:: What the task requires ::
In the records that follow, locate every line with "asynchronous" and extract it.

########################################

### src/rtl/oled_pkg.sv
// Shared 96x64 OLED geometry and sprite-controller state encoding.
// Declarations only: no latency, no flow control.
// Imported by every sprite controller that tracks the panel scan.
package oled_pkg;

  localparam int SCREEN_W    = 96;
  localparam int SCREEN_H    = 64;
  localparam int PIXEL_COUNT = SCREEN_W * SCREEN_H;
  localparam int PIX_W       = $clog2(PIXEL_COUNT);
  localparam int COORD_W     = 7;

  typedef enum logic [1:0] {
    ST_IDLE    = 2'd0,
    ST_FALL    = 2'd1,
    ST_EXPLODE = 2'd2
  } sprite_state_t;

  // Keeps a sprite of the given width fully on screen horizontally.
  function automatic logic [COORD_W-1:0] clamp_col(input logic [COORD_W-1:0] col,
                                                   input int sprite_w);
    logic [COORD_W-1:0] lim;
    lim = COORD_W'(SCREEN_W - sprite_w);
    return (col > lim) ? lim : col;
  endfunction

endpackage

### src/rtl/frame_tick_gen.sv
// Detects the OLED scan wrapping back to pixel 0 and emits a one-cycle frame_tick.
// Latency: tick is registered, high the cycle after pixel_index first reads 0.
// No backpressure; an index parked at 0 yields a single tick.
module frame_tick_gen
  import oled_pkg::*;
#(
  parameter int IDX_W = PIX_W
) (
  input  logic             clk,
  input  logic             rst_n,
  input  logic [IDX_W-1:0] pixel_index,
  output logic             frame_tick
);

  logic [IDX_W-1:0] prev_index;

  always_ff @(posedge clk or negedge rst_n) begin
    if (!rst_n) begin
      prev_index <= '0;
      frame_tick <= 1'b0;
    end else begin
      prev_index <= pixel_index;
      frame_tick <= (pixel_index == '0) && (prev_index != '0);
    end
  end

endmodule
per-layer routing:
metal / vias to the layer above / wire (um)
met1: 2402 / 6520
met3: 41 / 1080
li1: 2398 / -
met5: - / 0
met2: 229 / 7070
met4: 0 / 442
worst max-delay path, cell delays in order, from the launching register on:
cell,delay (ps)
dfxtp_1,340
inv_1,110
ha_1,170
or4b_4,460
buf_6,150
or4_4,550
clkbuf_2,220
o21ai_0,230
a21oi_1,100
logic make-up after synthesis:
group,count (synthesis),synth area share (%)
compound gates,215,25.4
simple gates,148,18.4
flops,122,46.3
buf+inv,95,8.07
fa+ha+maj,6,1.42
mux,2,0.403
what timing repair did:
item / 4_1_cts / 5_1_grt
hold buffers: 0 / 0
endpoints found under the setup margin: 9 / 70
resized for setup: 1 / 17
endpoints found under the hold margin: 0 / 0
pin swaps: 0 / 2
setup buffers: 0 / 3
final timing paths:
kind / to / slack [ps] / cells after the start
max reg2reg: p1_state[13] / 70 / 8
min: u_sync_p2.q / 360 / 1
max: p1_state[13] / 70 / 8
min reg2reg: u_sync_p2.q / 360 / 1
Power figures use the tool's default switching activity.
**src/rtl/fp_div_pkg.sv**
```systemverilog
// Shared types and widths for the FP divide normalize/round/pack stage.
// Build with FP_DIV_RNE_EN for round-to-nearest-even; default is truncate.
package fp_div_pkg;

   localparam int FP_EXP_W = 8;
   localparam int FP_MAN_W = 23;
   localparam int FP_Q_W   = FP_MAN_W + 3;

   localparam logic [FP_MAN_W-1:0] QNAN_FRAC =
      {1'b1, {(FP_MAN_W-1){1'b0}}};

   typedef enum logic [1:0] {
      CLS_NORM = 2'b00,
      CLS_ZERO = 2'b01,
      CLS_INF  = 2'b10,
      CLS_NAN  = 2'b11
   } cls_e;

   typedef struct packed {
      logic                       sign;
      cls_e                       cls;
      logic signed [FP_EXP_W+1:0] e;
      logic [FP_MAN_W-1:0]        frac;
      logic                       guard;
      logic                       sticky;
   } s1_beat_t;

endpackage

```
**src/rtl/fp_round_rne.sv**
```systemverilog
// Fraction rounding: RNE increment when FP_DIV_RNE_EN, else truncate.
// Inexact is guard|sticky in both modes.
module fp_round_rne
   import fp_div_pkg::*;
#(
   parameter int MAN_W = FP_MAN_W
) (
   input  logic [MAN_W-1:0] frac,
   input  logic             guard,
   input  logic             sticky,
   output logic [MAN_W-1:0] frac_rnd,
   output logic             carry,
   output logic             inexact
);

`ifdef FP_DIV_RNE_EN
   logic inc;
   assign inc = guard & (sticky | frac[0]);
   assign {carry, frac_rnd} =
      {1'b0, frac} + {{MAN_W{1'b0}}, inc};
`else
   assign carry    = 1'b0;
   assign frac_rnd = frac;
`endif

   assign inexact = guard | sticky;

endmodule

```
**src/rtl/fp_div_round.sv**
```systemverilog
// Two-stage normalize / round / pack pipeline after the mantissa divider.
// FP_DIV_RNE_EN selects RNE (overflow to inf); otherwise RTZ (saturate).
module fp_div_round
   import fp_div_pkg::*;
#(
   parameter int EXP_W = FP_EXP_W,
   parameter int MAN_W = FP_MAN_W,
   parameter int Q_W   = MAN_W + 3
) (
   input  logic                    clk,
   input  logic                    rst,
   input  logic                    in_valid,
   output logic                    in_ready,
   input  logic                    in_sign,
   input  logic signed [EXP_W+1:0] in_exp,
   input  logic [Q_W-1:0]          in_q,
   input  logic                    in_rem_nz,
   input  logic [1:0]              in_cls,
   output logic                    out_valid,
   input  logic                    out_ready,
   output logic [EXP_W+MAN_W:0]    out_res,
   output logic                    out_of,
   output logic                    out_uf,
   output logic                    out_nx
);

   localparam logic signed [EXP_W+1:0] E_ONE  = 1;
   localparam logic signed [EXP_W+1:0] E_ZERO = '0;
   localparam logic signed [EXP_W+1:0] E_MAX  = (2**EXP_W) - 1;

   logic     s1_valid;
   logic     s1_adv;
   logic     s2_adv;
   s1_beat_t s1_nxt;
   s1_beat_t s1_q;

   assign s2_adv   = ~out_valid | out_ready;
   assign s1_adv   = ~s1_valid | s2_adv;
   assign in_ready = s1_adv;

   always_comb begin
      s1_nxt      = '0;
      s1_nxt.sign = in_sign;
      s1_nxt.cls  = cls_e'(in_cls);
      if (in_q[Q_W-1]) begin
         s1_nxt.frac   = in_q[MAN_W+1:2];
         s1_nxt.guard  = in_q[1];
         s1_nxt.sticky = in_q[0] | in_rem_nz;
         s1_nxt.e      = in_exp;
      end else begin
         s1_nxt.frac   = in_q[MAN_W:1];
         s1_nxt.guard  = in_q[0];
         s1_nxt.sticky = in_rem_nz;
         s1_nxt.e      = in_exp - E_ONE;
      end
   end

   always_ff @(posedge clk or negedge rst) begin
      if (!rst) begin
         s1_valid <= 1'b0;
         s1_q     <= '0;
      end else if (s1_adv) begin
         s1_valid <= in_valid;
         if (in_valid) s1_q <= s1_nxt;
      end
   end

   logic [MAN_W-1:0]        frac_rnd;
   logic                    rnd_carry;
   logic                    rnd_nx;
   logic signed [EXP_W+1:0] e_rnd;

   fp_round_rne #(.MAN_W(MAN_W)) u_rnd (
      .frac     (s1_q.frac),
      .guard    (s1_q.guard),
      .sticky   (s1_q.sticky),
      .frac_rnd (frac_rnd),
      .carry    (rnd_carry),
      .inexact  (rnd_nx)
   );

   // A rounding carry leaves frac_rnd all-zero, so only the exponent bumps.
   assign e_rnd = $signed(s1_q.e)
                + $signed({{(EXP_W+1){1'b0}}, rnd_carry});

   logic [EXP_W+MAN_W:0] res_nxt;
   logic                 of_nxt;
   logic                 uf_nxt;
   logic                 nx_nxt;

   always_comb begin
      res_nxt = '0;
      of_nxt  = 1'b0;
      uf_nxt  = 1'b0;
      nx_nxt  = 1'b0;
      unique case (s1_q.cls)
         CLS_NAN:  res_nxt = {1'b0, {EXP_W{1'b1}}, QNAN_FRAC};
         CLS_INF:  res_nxt = {s1_q.sign, {EXP_W{1'b1}},
                              {MAN_W{1'b0}}};
         CLS_ZERO: res_nxt = {s1_q.sign, {(EXP_W+MAN_W){1'b0}}};
         default: begin
            if (e_rnd >= E_MAX) begin
               of_nxt = 1'b1;
               nx_nxt = 1'b1;
`ifdef FP_DIV_RNE_EN
               res_nxt = {s1_q.sign, {EXP_W{1'b1}},
                          {MAN_W{1'b0}}};
`else
               res_nxt = {s1_q.sign, {(EXP_W-1){1'b1}}, 1'b0,
                          {MAN_W{1'b1}}};
`endif
            end else if (e_rnd <= E_ZERO) begin
               uf_nxt  = 1'b1;
               nx_nxt  = 1'b1;
               res_nxt = {s1_q.sign, {(EXP_W+MAN_W){1'b0}}};
            end else begin
               nx_nxt  = rnd_nx;
               res_nxt = {s1_q.sign, e_rnd[EXP_W-1:0], frac_rnd};
            end
         end
      endcase
   end

   always_ff @(posedge clk or negedge rst) begin
      if (!rst) begin
         out_valid <= 1'b0;
         out_res   <= '0;
         out_of    <= 1'b0;
         out_uf    <= 1'b0;
         out_nx    <= 1'b0;
      end else if (s2_adv) begin
         out_valid <= s1_valid;
         if (s1_valid) begin
            out_res <= res_nxt;
            out_of  <= of_nxt;
            out_uf  <= uf_nxt;
            out_nx  <= nx_nxt;
         end
      end
   end

endmodule

```
**config.mk**
```make
export PLATFORM = sky130hd
export DESIGN_NAME = fp_div_round
export DESIGN_NICKNAME = d
export VERILOG_FILES = /design/src/rtl/fp_div_pkg.sv /design/src/rtl/fp_round_rne.sv /design/src/rtl/fp_div_round.sv
export SDC_FILE = /design/constraint.sdc
export NUM_CORES = 1
export LEC_CHECK = 0
export CELL_PAD_IN_SITES_DETAIL_PLACEMENT = 1
export CELL_PAD_IN_SITES_GLOBAL_PLACEMENT = 1
export CORE_ASPECT_RATIO = 0.6
export CORE_MARGIN = 2
export CORE_UTILIZATION = 39
export CTS_CLUSTER_DIAMETER = 40
export CTS_CLUSTER_SIZE = 16
export DETAILED_ROUTE_END_ITERATION = 6
export PLACE_DENSITY = 0.83
export SYNTH_ARGS = -nofsm -noshare
export SYNTH_HDL_FRONTEND = slang
export SYNTH_SLANG_ARGS = --single-unit
export TNS_END_PERCENT = 5
```
**constraint.sdc**
```tcl
create_clock -name clk -period 2.9 [get_ports clk]
set_clock_uncertainty 0.15 [all_clocks]
set_input_delay 0.29 -clock clk [delete_from_list [all_inputs] [get_ports clk]]
set_output_delay 0.29 -clock clk [all_outputs]
set_load 0.005 [all_outputs]
```
======== Yosys cells after proc, flatten, opt, wreduce, memory -nomap -nowiden ========
Cells that the tools add are included.
operators by class
  $add $sub $neg .......................... 1
  $lt $le $gt $ge ......................... 2
  equality and inequality tests ........... 3
  muxes and demuxes ....................... 12
  bitwise operators ....................... 6
  reductions and logical operators ........ 3
operators by type and width
  cell                                                                                number
  32-bit case mux with 3 select lines                                                 1
  31-bit two-way mux                                                                  2
  35-bit two-way mux                                                                  1
  10-bit by 9-bit >= comparator with 1-bit output (second input constant)             1
  10-bit by 1-bit less-or-equal comparator with 1-bit output (second input constant)  1
  10-bit by 2-bit subtractor with 10-bit output (second input constant)               1
  1-bit two-way mux                                                                   8
  2-bit equality test (second input constant)                                         2
  1-bit bitwise OR                                                                    4
  2-bit AND reduction                                                                 2
  3-bit OR reduction                                                                  1
  2-bit by 1-bit equality test with 1-bit output (second input constant)              1
  1-bit NOT                                                                           2
storage, ports and cells
  register bits ........................... 75
  bits of input ports ..................... 44
  word-level logic and storage cells ...... 39

======== Longest topological paths before layout ========
  depth after elaboration ................. 4
  mapped depth ............................ 6
  depth with buffers taken out ............ 6

======== Modules after synthesis ========
Synthesis repeated with hierarchy kept, for this count alone.
unflattened totals
  cells, all modules ...................... 366
  area, all modules ....................... 3865.0 µm²
by module, submodules not included
  module        instances  cells each  area an instance (µm²)  sequential area each (µm²)
  fp_div_round  1          340         3674.8                  1876.8
  fp_round_rne  1          26          190.2                   0.0

======== Worst setup path after synthesis ========
OpenSTA, ideal clock, no wires.
  path kind ............................... register to register
  start ................................... register s1_q[27] (netlist bit)
  end ..................................... register out_res[10]
  library setup time ...................... 126 ps
  data arrival time ....................... 1421 ps
  setup slack ............................. 1203 ps
  stages on the path, launching flop included .. 6
  period minus slack after synthesis ...... 1697 ps
  cells stage by stage .................... dfrtp_1 > nor4_1 > and3_1 > nor4_2 > buf_2 > a221o_1
between the ends
  longest elaborated chain between the ends .. 4
  elaborated cells on any way between the ends .. 5
  those cells by class .................... 2 x order compare; 3 x mux
RTL lines
  item                                                        line                 source
  from (decl)                                                 fp_div_round.sv:35   s1_beat_t s1_q;
  from (signal assigned)                                      fp_div_round.sv:64   if (in_valid) s1_q <= s1_nxt;
  10-bit by 1-bit less-or-equal comparator with 1-bit output  fp_div_round.sv:112  end else if (e_rnd <= E_ZERO) begin
  31-bit two-way mux                                          fp_div_round.sv:112
  31-bit two-way mux (*)                                      fp_div_round.sv:102  if (e_rnd >= E_MAX) begin
  32-bit case mux with 3 select lines (*)                     fp_div_round.sv:96   unique case (s1_q.cls)
  to (signal assigned)                                        fp_div_round.sv:134  out_res <= res_nxt;
  to (decl)                                                   fp_div_round.sv:21   output logic [EXP_W+MAN_W:0] out_res,
Every way passes the cells marked *; elsewhere a longest branch is shown, timed or not.
A chain may end at the register's enable or synchronous reset.

======== Worst setup path in the final report ========
  start ................................... register s1_q[29] (netlist bit)
  end ..................................... register out_res[18]
Same word-level chain as after synthesis.

==> metrics.cfg <==
[timing]
finalSetupViolations=0
rsz0062_at_grt=no
fin_ws_ns=0.871
hold_viol_final=0
setup_tns_ns=0
worst_slew_pin_slew_ns=0.938
fin_crit_sh_pct=70.0
fin_crit_ns=2.03
relSlewSlack_pct=37.4
slew_violations=0
timing.fmax_mhz=493
timing.hold.ws_ns=0.340

[power_and_ir_drop]
power.leakage_nw=1.98
power_mw=3.24
power_density_nw_per_um2=712
ir_drop_uv=317
p_clk_share_pct=37.0
p_comb_share_pct=20.1
power.switching_uw=879
swShare_pct=27.2
p_seq_share_pct=42.9
internal_power_mw=2.36

[job]
cap_violations=0

[final_layout]
post-route-util_pct=56.5
nets=411
seq_area_um2=1880
num-fill-cells=835
drive_gt1_share_pct=8.63
multi_input_area_um2=1340
finalInstanceArea_um2=4540
finalNonFillerCells=479
antennaDiodeCount=0
area_delta_synth_final_pct=37.4

[grt]
grt_overflow=0
grt_usage_pct=22.6
grt_pass1_vias=2840
antenna_found_initial=0
grt_max_degree=76
grt_pass1_wl_um=15300

[placement]
place_ws_ns=0.567
dp.cells=462
gp_congestion=0.766
dp_hpwl_um=6600
numPortBuffers=80
placed_cell_area_um2=4210

[worst_setup_path]
critPathKind=reg2reg
critPathMaxFanout=15
cp.arrival_ns=2.15
crit_path_start_kind=flip-flop
critPathCaptureType=flip-flop
crit_required_ns=3.02
rrSetupSlack_ns=0.87

[routing]
dr.first_iter.drc_count=135
routed_wl_um=9780
remaining_drc_errors=0
vias=2672
dr.pass1.iters=4
viasPerCell=5.58
wl_per_cell_um=20.4
ant_nets=0

[cts]
h-tree-depth=3
ctsResizeCount=0
post_cts_buffers=0
cts_tree=built
clk_latency_ns=0.34
cts_buffers=9
ctsHoldBuffers=1
clk_path_buf_depth=2
path_clk_slew_ns=0.06
clock-sinks=75
clock-root-buffer=clkbuf_16

[floorplan]
io-pin-count=81
initial_core_util_pct=41.1
core_area_um2=8040
die_width_um=123
rows=25
die-area_um2=9250
die_h_um=75.3

[synthesis]
syn_area_um2=3300
synthDistinctLibCells=36
avgSynthCellArea_um2=11.5
ys_warn_count=0
synth-seq-cells=75
synthesis.nets=333
ys_seq_area_share_pct=56.8
synthCells=288

[outcome]
status=finished, final reports clean

[min_path]
hold_class=reg2reg

-- logic make-up after synthesis --
group	after synthesis	synth area share, %
adders and majority gates	1	0.379
AOI/OAI and AO/OA	78	17.0
and+or+nand+nor	76	11.9
muxes	28	8.60
buffers and inverters	21	2.92
DFF	75	56.8
xor gates and xnor gates	9	2.39
-- state kept, by name, summed over array words and instances, names as in the netlist --
signal,flops
out_nx,1
out_of,1
out_res,32
out_uf,1
out_valid,1
s1_q,38
s1_valid,1
-- worst max-delay path: stages, from the launching register on --
cell and delay [ns]:
dfrtp_1 0.43, and4_1 0.26, a21oi_1 0.15, nor4_4 0.49, buf_4 0.31, a221o_1 0.15
-- per-layer routing --
metal	vias up	track usage [%]	routed length [um]
met5	-	0	0
met4	0	6.51	170
li1	1216	-	-
met2	85	36.7	4660
met1	1357	29.9	4370
met3	14	6.89	578
-- final timing paths --
path | cells past startpoint | start | end
min in group asynchronous | 2 | rst | s1_q[31]
setup / recovery | 5 | s1_q[29] | out_res[18]
hold / removal | 2 | s1_q[10] | s1_q[10]
hold reg to reg | 2 | s1_q[10] | s1_q[10]
setup reg to reg | 5 | s1_q[29] | out_res[18]
max in group asynchronous | 2 | rst | s1_q[18]
-- synthesized netlist by cell type --
cell / number / area, um2
o21ai_2: 1 / 8.76
nor2b_1: 2 / 12.5
nor4_2: 1 / 12.5
clkbuf_1: 9 / 33.8
xnor2_1: 4 / 35.0
nand3b_1: 1 / 7.51
o21ai_0: 37 / 185
buf_4: 1 / 7.51
a31oi_1: 1 / 6.26
xor2_1: 5 / 43.8
ha_1: 1 / 12.5
a211oi_1: 2 / 15.0
nand2b_1: 4 / 25.0
buf_2: 7 / 35.0
a32oi_1: 1 / 8.76
a221o_1: 29 / 290
mux2i_1: 25 / 250
nor4b_4: 1 / 23.8
o41ai_1: 1 / 8.76
nand3_1: 3 / 15.0
dfrtp_1: 75 / 1880
a21o_1: 2 / 15.0
or2_2: 2 / 12.5
dlygate4sd1_1: 1 / 8.76
nor2_1: 5 / 18.8
mux2_2: 3 / 33.8
and3_1: 1 / 6.26
a2bb2oi_1: 1 / 8.76
and4_1: 2 / 17.5
nor4_1: 3 / 18.8
a21oi_1: 3 / 15.0
or4b_4: 1 / 13.8
nor3_1: 4 / 20.0
nor4_4: 1 / 21.3
inv_1: 3 / 11.3
nand2_1: 45 / 169
-- layout by cell type (no fill, tap or decap), types with 3 or more instances in the layout --
cell type / Yosys / layout
buf_4: 1 / 3
clkdlybuf4s50_1: 0 / 78
a21oi_1: 3 / 3
dfrtp_1: 75 / 75
xnor2_1: 4 / 4
mux2_2: 3 / 3
nand2b_1: 4 / 4
o21ai_0: 37 / 37
xor2_1: 5 / 5
clkbuf_16: 0 / 9
nor2_1: 5 / 5
mux2i_1: 25 / 25
nor3_1: 4 / 4
nor4_1: 3 / 3
a221o_1: 29 / 29
nand3_1: 3 / 3
nand2_1: 45 / 44
inv_1: 3 / 3
-- area by class of cell --
class	instances	share of cell area, %
clock inverter	6	1.96
clock buffer	10	5.04
sequential	75	41.3
tap	108	2.98
inverter	3	0.248
timing repair buffer	85	18.9
multi-input combinational	192	29.6
-- power groups by stage --
stage	combinational [mW]	clock, mW	sequential, mW
final	0.649	1.20	1.39
after global routing	0.715	1.26	1.41
after CTS	0.657	1.22	1.39
after detailed placement	0.643	0	1.39
after global placement	0.612	0	1.38
after floorplan	0.267	0	1.35
(Power assumes the default switching activity.)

########################################

:: Response for this exercise ::
min in group asynchronous | 2 | rst | s1_q[31]
max in group asynchronous | 2 | rst | s1_q[18]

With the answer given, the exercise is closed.